Monday 23 April 2018

CONSERVATION AGRICULTURE: THE ONLY HOPE LEFT FOR FOOD SECURITY


Conservation Agriculture was first defined during the First World Congress on Conservation Agriculture (1-5 October 2001)

It is a set of soil management practices that minimize the disruption of the soil's structure, composition and natural biodiversity. CA has proven potential to improve crop yields, while improving the long-term environmental and financial sustainability of farming.

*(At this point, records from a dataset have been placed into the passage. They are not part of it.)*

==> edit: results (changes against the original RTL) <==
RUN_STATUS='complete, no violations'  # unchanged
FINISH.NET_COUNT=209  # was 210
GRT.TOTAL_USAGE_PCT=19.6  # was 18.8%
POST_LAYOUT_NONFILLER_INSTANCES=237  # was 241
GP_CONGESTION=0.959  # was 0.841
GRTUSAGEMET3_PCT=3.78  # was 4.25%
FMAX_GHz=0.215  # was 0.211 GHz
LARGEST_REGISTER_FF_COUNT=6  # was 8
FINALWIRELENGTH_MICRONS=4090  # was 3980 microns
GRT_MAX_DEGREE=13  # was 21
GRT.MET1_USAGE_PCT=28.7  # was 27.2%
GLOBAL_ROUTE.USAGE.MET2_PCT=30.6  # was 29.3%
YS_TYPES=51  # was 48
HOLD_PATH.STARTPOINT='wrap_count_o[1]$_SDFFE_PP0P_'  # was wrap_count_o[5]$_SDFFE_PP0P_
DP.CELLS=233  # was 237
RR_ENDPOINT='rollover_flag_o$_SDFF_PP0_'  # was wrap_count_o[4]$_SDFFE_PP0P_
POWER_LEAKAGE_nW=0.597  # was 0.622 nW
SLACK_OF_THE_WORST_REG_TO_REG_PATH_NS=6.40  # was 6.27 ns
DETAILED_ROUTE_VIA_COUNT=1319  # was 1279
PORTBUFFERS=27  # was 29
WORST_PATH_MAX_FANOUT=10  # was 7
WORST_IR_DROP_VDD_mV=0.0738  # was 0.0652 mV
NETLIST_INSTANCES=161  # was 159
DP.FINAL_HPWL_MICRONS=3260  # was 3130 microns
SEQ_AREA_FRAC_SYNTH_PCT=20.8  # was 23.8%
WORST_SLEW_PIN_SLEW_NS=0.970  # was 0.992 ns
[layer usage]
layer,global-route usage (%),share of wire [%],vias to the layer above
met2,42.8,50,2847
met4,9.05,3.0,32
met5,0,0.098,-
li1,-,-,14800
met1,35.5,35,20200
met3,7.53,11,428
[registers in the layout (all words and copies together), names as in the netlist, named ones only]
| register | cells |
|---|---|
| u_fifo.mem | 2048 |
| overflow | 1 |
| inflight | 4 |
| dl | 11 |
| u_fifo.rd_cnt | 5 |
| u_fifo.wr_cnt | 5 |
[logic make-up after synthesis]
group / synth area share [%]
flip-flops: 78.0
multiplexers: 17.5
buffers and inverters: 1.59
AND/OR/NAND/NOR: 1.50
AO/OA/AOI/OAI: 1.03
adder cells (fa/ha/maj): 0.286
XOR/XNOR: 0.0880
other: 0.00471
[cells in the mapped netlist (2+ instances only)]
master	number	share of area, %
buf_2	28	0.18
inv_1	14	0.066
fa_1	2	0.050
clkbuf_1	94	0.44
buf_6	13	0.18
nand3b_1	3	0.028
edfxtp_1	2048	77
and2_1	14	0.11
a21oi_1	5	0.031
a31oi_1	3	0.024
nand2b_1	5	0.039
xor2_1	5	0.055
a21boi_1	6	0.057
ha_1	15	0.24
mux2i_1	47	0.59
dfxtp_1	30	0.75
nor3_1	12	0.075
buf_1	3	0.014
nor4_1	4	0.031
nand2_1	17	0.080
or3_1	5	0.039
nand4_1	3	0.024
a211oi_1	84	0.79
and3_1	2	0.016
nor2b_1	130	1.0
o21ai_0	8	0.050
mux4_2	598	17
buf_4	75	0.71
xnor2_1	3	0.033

Put differently, CA is an approach to managing agro-ecosystems for improved and sustained productivity, increased profits and food security while preserving and enhancing the resource base and the environment.
Credit: courtesy

According to the UN Environment official, studies show that nature based agriculture can increase yields by up to 128 percent under the changing climate to enhance food security. More here

This is opposed to conventional farming practices, whereby farmers remove, burn crop residues or mixes them into the soil with a plough or hoe. As a consequence, the soil is left bare, so it is easily washed away by rain, or is blown away by the wind



Conservation Agriculture Potentials

CA holds tremendous potential for all sizes of farms and agro-ecological systems, but its adoption is perhaps most urgently required by smallholder farmers, especially those facing acute labour shortages. It is a way to combine profitable agricultural production with environmental concerns and sustainability and it has been proven to work in a variety of agro-ecological zones and farming systems.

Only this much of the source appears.